Uri Lupolianski (; born 1951) was mayor of Jerusalem from 2003 to 2008 and founder of Yad Sarah.

Biography
Born August 29, 1951 in Haifa, Israel, Lupolianski studied at the Yavne School in Haifa and then attended Yeshivat Hanegev and Yeshivat Torah Ore. He served in the Israel Defense Forces as a paramedic and worked as a teacher at a religious school in Jerusalem. Lupolianski is married to Michal Lupolianski (Schneller), granddaughter of Rabbi Isaac Breuer. They have 12 children.

Yad Sarah
In 1976, Lupolianski founded the Yad Sarah organization to help the elderly and disabled. The organization is named for his Polish grandmother, who was murdered in the Holocaust. It lends out medical equipment and supplies a variety of services to the sick, elderly and lonely. Yad Sarah has a network of 6,000 volunteers working out of 96 branches, and serves all sectors of the population.

Political career
Lupolianski was Deputy Mayor, chairperson of the Planning and Building Committee and responsible for the Family Services and Community portfolio. He was a member of the National Building and Planning Committee and the Committee for the Development of Holy Places. Lupolianski is a member of the Degel Hatorah party which ran for elections together with Agudat Israel in a united party called United Torah Judaism. In the 2003 Jerusalem mayoral election, Lupolianski ran under the United Torah Judaism ticket.
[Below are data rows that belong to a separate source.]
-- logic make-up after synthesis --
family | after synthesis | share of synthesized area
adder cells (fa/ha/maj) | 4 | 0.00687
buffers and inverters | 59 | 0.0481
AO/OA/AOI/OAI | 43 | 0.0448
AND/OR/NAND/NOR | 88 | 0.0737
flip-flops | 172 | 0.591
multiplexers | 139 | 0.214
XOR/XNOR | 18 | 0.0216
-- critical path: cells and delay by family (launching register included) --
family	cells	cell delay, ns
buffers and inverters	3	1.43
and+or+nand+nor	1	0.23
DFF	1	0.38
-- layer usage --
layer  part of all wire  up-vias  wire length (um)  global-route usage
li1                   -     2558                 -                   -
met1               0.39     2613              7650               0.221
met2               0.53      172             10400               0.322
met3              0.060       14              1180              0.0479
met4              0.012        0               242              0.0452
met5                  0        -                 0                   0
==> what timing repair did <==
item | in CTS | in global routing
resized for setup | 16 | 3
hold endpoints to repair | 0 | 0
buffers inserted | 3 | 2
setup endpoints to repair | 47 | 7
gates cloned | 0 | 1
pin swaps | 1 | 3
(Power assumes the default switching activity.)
This was part of a rotation deal which stated that in the next election, the ticket would nominate a candidate from Agudat Israel. He was elected on June 6, 2003, after serving on the Jerusalem City Council from 1989.

Mayoral term
To attract students to Jerusalem's institutions of higher education, Lupolianski inaugurated the "Lupolianski Package" which offers special tuition and housing subsidies to university students renting apartments in the city center. Hi-tech workers who choose to live and work in Jerusalem are also eligible for a monthly grant to cover part of their living expenses. Lupolianski was accused of preferring Jews for civil service over Arabs, and of basing municipal decisions on his religious views. During his tenure as mayor, Lupolianski clashed with the Israeli gay and lesbian community for trying to stop or change the venue of their annual Gay pride parade in Jerusalem.

Awards
Before becoming mayor, Lupolianski won the President's Volunteer Prize, the Knesset Speaker's Award and the Kaplan Prize for Efficiency. In 1994, he accepted the Israel Prize on behalf of Yad Sarah.

Holyland case

On January 5, 2011, he was indicted with 17 others for allegedly giving or receiving bribes to advance various real estate ventures, particularly the Holyland development. However, unlike the others in the case, Lupolianski never received any money himself. Rather, the money was sent to a Jerusalem charity that assists poor people in the city. In March 2014, he was found guilty of corruption.

References

1951 births
Living people
Degel HaTorah politicians
Deputy Mayors of Jerusalem
Israeli government officials convicted of crimes
Israeli Orthodox Jews
Israeli people convicted of bribery
Israeli politicians convicted of corruption
Mayors of Jerusalem
People from Haifa
Israeli politicians convicted of crimes
Date of birth missing (living people)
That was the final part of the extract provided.